# Excerpted records
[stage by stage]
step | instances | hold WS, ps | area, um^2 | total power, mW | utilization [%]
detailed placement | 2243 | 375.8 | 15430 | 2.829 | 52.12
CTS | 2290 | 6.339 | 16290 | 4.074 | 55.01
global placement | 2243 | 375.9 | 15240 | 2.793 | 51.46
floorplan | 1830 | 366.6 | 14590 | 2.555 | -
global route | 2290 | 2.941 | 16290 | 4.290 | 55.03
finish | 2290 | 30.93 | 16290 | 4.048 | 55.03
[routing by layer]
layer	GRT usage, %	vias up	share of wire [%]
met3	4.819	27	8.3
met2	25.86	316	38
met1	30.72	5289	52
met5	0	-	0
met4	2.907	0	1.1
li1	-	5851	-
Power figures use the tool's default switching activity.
File: src/rtl/core/olids_pkg.sv
// shared constants, command and status codes and helpers for the ordered list unit
// no dependencies
`timescale 1ns / 1ps
`default_nettype none

package olids_pkg;

    // default list depth
    localparam int MAX_ENTRIES_DEF = 16;

    // word width of one list entry
    localparam int WORD_W = 32;

    // packed stream widths, padded to whole bytes
    localparam int S_TDATA_W = 48;
    localparam int M_TDATA_W = 48;

    // matches counted per cycle during a search
    localparam int CHUNK_W = 8;

    // command codes
    localparam logic [2:0] CMD_LOAD   = 3'd0;
    localparam logic [2:0] CMD_INSERT = 3'd1;
    localparam logic [2:0] CMD_DELETE = 3'd2;
    localparam logic [2:0] CMD_SEARCH = 3'd3;
    localparam logic [2:0] CMD_READ   = 3'd4;

    // status codes
    localparam logic [1:0] ST_OK     = 2'd0;
    localparam logic [1:0] ST_FULL   = 2'd1;
    localparam logic [1:0] ST_BADPOS = 2'd2;
    localparam logic [1:0] ST_EMPTY  = 2'd3;

    // update broadcast to every cell of the chain
    typedef enum logic [1:0] {
        CK_NONE   = 2'd0,
        CK_APPEND = 2'd1,
        CK_INSERT = 2'd2,
        CK_DELETE = 2'd3
    } cell_kind_t;

    function automatic logic [3:0] popcount8(input logic [CHUNK_W-1:0] bits);
        logic [3:0] sum;
        sum = '0;
        for (int i = 0; i < CHUNK_W; i++) begin
            sum = sum + {3'd0, bits[i]};
        end
        return sum;
    endfunction

endpackage

`default_nettype wire

File: src/rtl/core/olids_cell.sv
// one list cell: holds a single entry, loads, shifts from a neighbor or holds
// depends on olids_pkg
`timescale 1ns / 1ps
`default_nettype none

module olids_cell #(
    parameter int INDEX = 0,
    parameter int CNT_W = 5
) (
    input  wire                             aclk,
    input  wire olids_pkg::cell_kind_t      kind,
    input  wire [CNT_W-1:0]                 tgt_idx,
    input  wire [CNT_W-1:0]                 used_cnt,
    input  wire [olids_pkg::WORD_W-1:0]     key,
    input  wire [olids_pkg::WORD_W-1:0]     prev_entry,
    input  wire [olids_pkg::WORD_W-1:0]     next_entry,
    output logic [olids_pkg::WORD_W-1:0]    entry,
    output logic                            match
);
    import olids_pkg::*;

    localparam logic [CNT_W-1:0] MY_IDX = CNT_W'(INDEX);
    localparam logic [CNT_W:0]   MY_IDX_P1 = (CNT_W+1)'(INDEX + 1);

    logic [WORD_W-1:0] entry_reg;
    logic [WORD_W-1:0] entry_next;

    always_comb begin
        entry_next = entry_reg;
        unique case (kind)
            CK_NONE: begin
                entry_next = entry_reg;
            end
            CK_APPEND: begin
                if (MY_IDX == tgt_idx) entry_next = key;
            end
            CK_INSERT: begin
                // target takes the new word, cells above it up to the old end shift up
                if (MY_IDX == tgt_idx) begin
                    entry_next = key;
                end else if (MY_IDX > tgt_idx && MY_IDX <= used_cnt) begin
                    entry_next = prev_entry;
                end
            end
            CK_DELETE: begin
                // close the gap: target and above take the upper neighbor
                if (MY_IDX >= tgt_idx && MY_IDX_P1 < {1'b0, used_cnt}) begin
                    entry_next = next_entry;
                end
            end
            default: entry_next = entry_reg;
        endcase
    end

    always_ff @(posedge aclk) begin
        entry_reg <= entry_next;
    end

    assign entry = entry_reg;
    assign match = (MY_IDX < used_cnt) && (entry_reg == key);

endmodule

`default_nettype wire

File: src/rtl/core/olids_chain.sv
// row of list cells with neighbor links, match vector and position read
// depends on olids_pkg and olids_cell
`timescale 1ns / 1ps
`default_nettype none

module olids_chain #(
    parameter int MAX_ENTRIES = olids_pkg::MAX_ENTRIES_DEF,
    parameter int CNT_W       = $clog2(MAX_ENTRIES + 1),
    parameter int IDX_W       = $clog2(MAX_ENTRIES)
) (
    input  wire                             aclk,
    input  wire olids_pkg::cell_kind_t      kind,
    input  wire [CNT_W-1:0]                 tgt_idx,
    input  wire [CNT_W-1:0]                 used_cnt,
    input  wire [olids_pkg::WORD_W-1:0]     key,
    input  wire [IDX_W-1:0]                 rd_idx,
    output logic [olids_pkg::WORD_W-1:0]    rd_data,
    output logic [MAX_ENTRIES-1:0]          match_vec
);
    import olids_pkg::*;

    logic [WORD_W-1:0] entries [MAX_ENTRIES];

    for (genvar g = 0; g < MAX_ENTRIES; g++) begin : g_cell
        logic [WORD_W-1:0] prev_w;
        logic [WORD_W-1:0] next_w;

        if (g == 0) begin : g_first
            assign prev_w = entries[g];
        end else begin : g_prev
            assign prev_w = entries[g-1];
        end

        if (g == MAX_ENTRIES - 1) begin : g_last
            assign next_w = entries[g];
        end else begin : g_next
            assign next_w = entries[g+1];
        end

        olids_cell #(
            .INDEX (g),
            .CNT_W (CNT_W)
        ) u_cell (
            .aclk       (aclk),
            .kind       (kind),
            .tgt_idx    (tgt_idx),
            .used_cnt   (used_cnt),
            .key        (key),
            .prev_entry (prev_w),
            .next_entry (next_w),
            .entry      (entries[g]),
            .match      (match_vec[g])
        );
    end

    // read mux at the selected position
    always_comb begin
        rd_data = '0;
        for (int i = 0; i < MAX_ENTRIES; i++) begin
            if (IDX_W'(i) == rd_idx) rd_data = entries[i];
        end
    end

endmodule

`default_nettype wire

File: src/rtl/core/ordered_list_insert_delete_search_unit.sv
// top level of the ordered list unit: stream ports, command control, match counter
// depends on olids_pkg and olids_chain
`timescale 1ns / 1ps
`default_nettype none

// Ordered list of up to MAX_ENTRIES signed 32-bit words held in a chain of cells,
// one word per cell. Each input transaction carries one command: load-append (first
// empties the list before the append), insert at a one-based position, delete at a
// position (the deleted word comes back in data_out), search for a value, or read
// at a position. Every command gives exactly one result transaction with a status
// (ok, list full, bad position, list empty), the data word, the search result and
// the entry count after the command. Failed commands leave the list unchanged;
// unused command codes give status ok and leave everything alone. Insert and delete
// move every affected cell at once from its neighbor, so they finish in the execute
// state just as a read or a load does. A command is taken in the idle state and is
// executed in the execute state; a search then moves on to the count state, where
// the match counter sums eight cell match flags per cycle, the last group waiting
// until the output register holds no untaken result.
// A new command is taken while a result still waits on the master side; execution
// stalls only when that result has not been taken yet. Positions are five bits
// wide, and entry_count and match_count report the low five bits of the counts.
// No clearing pass after reset: entries are only read below the current count.
module ordered_list_insert_delete_search_unit #(
    parameter int MAX_ENTRIES = olids_pkg::MAX_ENTRIES_DEF
) (
    input  wire                                 aclk,
    input  wire                                 aresetn,
    // command transactions
    input  wire                                 s_tvalid,
    output logic                                s_tready,
    // cmd[2:0], value[34:3], position[39:35], first[40], zero pad
    input  wire [olids_pkg::S_TDATA_W-1:0]      s_tdata,
    // result transactions
    output logic                                m_tvalid,
    input  wire                                 m_tready,
    // status[1:0], data_out[33:2], found[34], match_count[39:35],
    // entry_count[44:40], zero pad
    output logic [olids_pkg::M_TDATA_W-1:0]     m_tdata
);
    import olids_pkg::*;

    localparam int CNT_W  = $clog2(MAX_ENTRIES + 1);
    localparam int IDX_W  = $clog2(MAX_ENTRIES);
    localparam int POS_W  = 5;
    localparam int CMP_W  = ((CNT_W > POS_W) ? CNT_W : POS_W) + 1;
    localparam int NCHUNK = (MAX_ENTRIES + CHUNK_W - 1) / CHUNK_W;
    localparam int CHK_W  = (NCHUNK > 1) ? $clog2(NCHUNK) : 1;
    localparam logic [CHK_W-1:0] LAST_CHUNK = CHK_W'(NCHUNK - 1);
    localparam logic [CMP_W-1:0] MAX_CMP    = CMP_W'(MAX_ENTRIES);

    // control states
    typedef enum logic [2:0] {
        S_IDLE  = 3'b001,
        S_EXEC  = 3'b010,
        S_COUNT = 3'b100
    } state_t;

    state_t state_reg, state_next;

    // latched command
    logic [2:0]        cmd_reg;
    logic [WORD_W-1:0] value_reg;
    logic [POS_W-1:0]  pos_reg;
    logic              first_reg;

    // list length
    logic [CNT_W-1:0] count_reg, count_next;

    // search accumulation
    logic [CHK_W-1:0] chunk_reg, chunk_next;
    logic [CNT_W-1:0] acc_reg, acc_next;

    // output register
    logic                 m_tvalid_reg;
    logic [M_TDATA_W-1:0] m_tdata_reg;

    // chain interface
    cell_kind_t            kind;
    logic [CNT_W-1:0]      tgt_idx;
    logic [IDX_W-1:0]      rd_idx;
    logic [WORD_W-1:0]     rd_data;
    logic [MAX_ENTRIES-1:0] match_vec;

    // comparison-width views
    logic [CMP_W-1:0] cnt_cmp;
    logic [CMP_W-1:0] pos_cmp;
    logic [CMP_W-1:0] base_cmp;

    logic                       s_fire;
    logic                       out_free;
    logic                       out_load;
    logic [1:0]                 res_status;
    logic [WORD_W-1:0]          res_data;
    logic                       res_found;
    logic [CNT_W-1:0]           res_matches;
    logic [CNT_W-1:0]           res_count;
    logic [NCHUNK*CHUNK_W-1:0]  match_pad;
    logic [CHUNK_W-1:0]         chunk_bits;
    logic [CNT_W-1:0]           acc_sum;

    assign s_fire   = s_tvalid && s_tready;
    assign s_tready = (state_reg == S_IDLE);
    assign out_free = !m_tvalid_reg || m_tready;

    assign cnt_cmp  = CMP_W'(count_reg);
    assign pos_cmp  = CMP_W'(pos_reg);
    assign base_cmp = first_reg ? '0 : cnt_cmp;
    assign rd_idx   = IDX_W'(pos_cmp - CMP_W'(1));

    // eight match flags per cycle
    assign match_pad  = (NCHUNK*CHUNK_W)'(match_vec);
    assign chunk_bits = match_pad[chunk_reg*CHUNK_W +: CHUNK_W];
    assign acc_sum    = acc_reg + CNT_W'(popcount8(chunk_bits));

    olids_chain #(
        .MAX_ENTRIES (MAX_ENTRIES),
        .CNT_W       (CNT_W),
        .IDX_W       (IDX_W)
    ) u_chain (
        .aclk      (aclk),
        .kind      (kind),
        .tgt_idx   (tgt_idx),
        .used_cnt  (count_reg),
        .key       (value_reg),
        .rd_idx    (rd_idx),
        .rd_data   (rd_data),
        .match_vec (match_vec)
    );

    always_comb begin
        state_next  = state_reg;
        count_next  = count_reg;
        chunk_next  = chunk_reg;
        acc_next    = acc_reg;
        kind        = CK_NONE;
        tgt_idx     = '0;
        out_load    = 1'b0;
        res_status  = ST_OK;
        res_data    = '0;
        res_found   = 1'b0;
        res_matches = '0;
        res_count   = count_reg;

        unique case (state_reg)
            S_IDLE: begin
                if (s_fire) state_next = S_EXEC;
            end
            S_EXEC: begin
                if (cmd_reg == CMD_SEARCH) begin
                    // the list does not change while the count runs
                    chunk_next = '0;
                    acc_next   = '0;
                    state_next = S_COUNT;
                end else if (out_free) begin
                    out_load   = 1'b1;
                    state_next = S_IDLE;
                    unique case (cmd_reg)
                        CMD_LOAD: begin
                            if (base_cmp >= MAX_CMP) begin
                                res_status = ST_FULL;
                            end else begin
                                kind      = CK_APPEND;
                                tgt_idx   = CNT_W'(base_cmp);
                                res_count = CNT_W'(base_cmp + CMP_W'(1));
                            end
                        end
                        CMD_INSERT: begin
                            if (cnt_cmp >= MAX_CMP) begin
                                res_status = ST_FULL;
                            end else if (pos_cmp == '0 || pos_cmp > cnt_cmp + CMP_W'(1)) begin
                                res_status = ST_BADPOS;
                            end else begin
                                kind      = CK_INSERT;
                                tgt_idx   = CNT_W'(pos_cmp - CMP_W'(1));
                                res_count = count_reg + CNT_W'(1);
                            end
                        end
                        CMD_DELETE: begin
                            if (cnt_cmp == '0) begin
                                res_status = ST_EMPTY;
                            end else if (pos_cmp == '0 || pos_cmp > cnt_cmp) begin
                                res_status = ST_BADPOS;
                            end else begin
                                kind      = CK_DELETE;
                                tgt_idx   = CNT_W'(pos_cmp - CMP_W'(1));
                                res_data  = rd_data;
                                res_count = count_reg - CNT_W'(1);
                            end
                        end
                        CMD_READ: begin
                            if (cnt_cmp == '0) begin
                                res_status = ST_EMPTY;
                            end else if (pos_cmp == '0 || pos_cmp > cnt_cmp) begin
                                res_status = ST_BADPOS;
                            end else begin
                                res_data = rd_data;
                            end
                        end
                        default: begin
                            // unused codes: no change, plain ok
                            res_status = ST_OK;
                        end
                    endcase
                    count_next = res_count;
                end
            end
            S_COUNT: begin
                if (chunk_reg != LAST_CHUNK) begin
                    acc_next   = acc_sum;
                    chunk_next = chunk_reg + CHK_W'(1);
                end else if (out_free) begin
                    out_load    = 1'b1;
                    res_matches = acc_sum;
                    res_found   = (acc_sum != '0);
                    state_next  = S_IDLE;
                end
            end
            default: state_next = S_IDLE;
        endcase
    end

    always_ff @(posedge aclk) begin
        if (!aresetn) begin
            state_reg    <= S_IDLE;
            count_reg    <= '0;
            m_tvalid_reg <= 1'b0;
        end else begin
            state_reg <= state_next;
            count_reg <= count_next;
            if (out_load) begin
                m_tvalid_reg <= 1'b1;
            end else if (m_tready) begin
                m_tvalid_reg <= 1'b0;
            end
        end
    end

    // payload registers
    always_ff @(posedge aclk) begin
        if (s_fire) begin
            cmd_reg   <= s_tdata[2:0];
            value_reg <= s_tdata[34:3];
            pos_reg   <= s_tdata[39:35];
            first_reg <= s_tdata[40];
        end
        chunk_reg <= chunk_next;
        acc_reg   <= acc_next;
        if (out_load) begin
            m_tdata_reg <= {3'd0,
                            5'(res_count),
                            5'(res_matches),
                            res_found,
                            res_data,
                            res_status};
        end
    end

    assign m_tvalid = m_tvalid_reg;
    assign m_tdata  = m_tdata_reg;

endmodule

`default_nettype wire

# What to do
Go through the material and report each line that holds the string "with".

# Task output
// row of list cells with neighbor links, match vector and position read
// at a position. Every command gives exactly one result transaction with a status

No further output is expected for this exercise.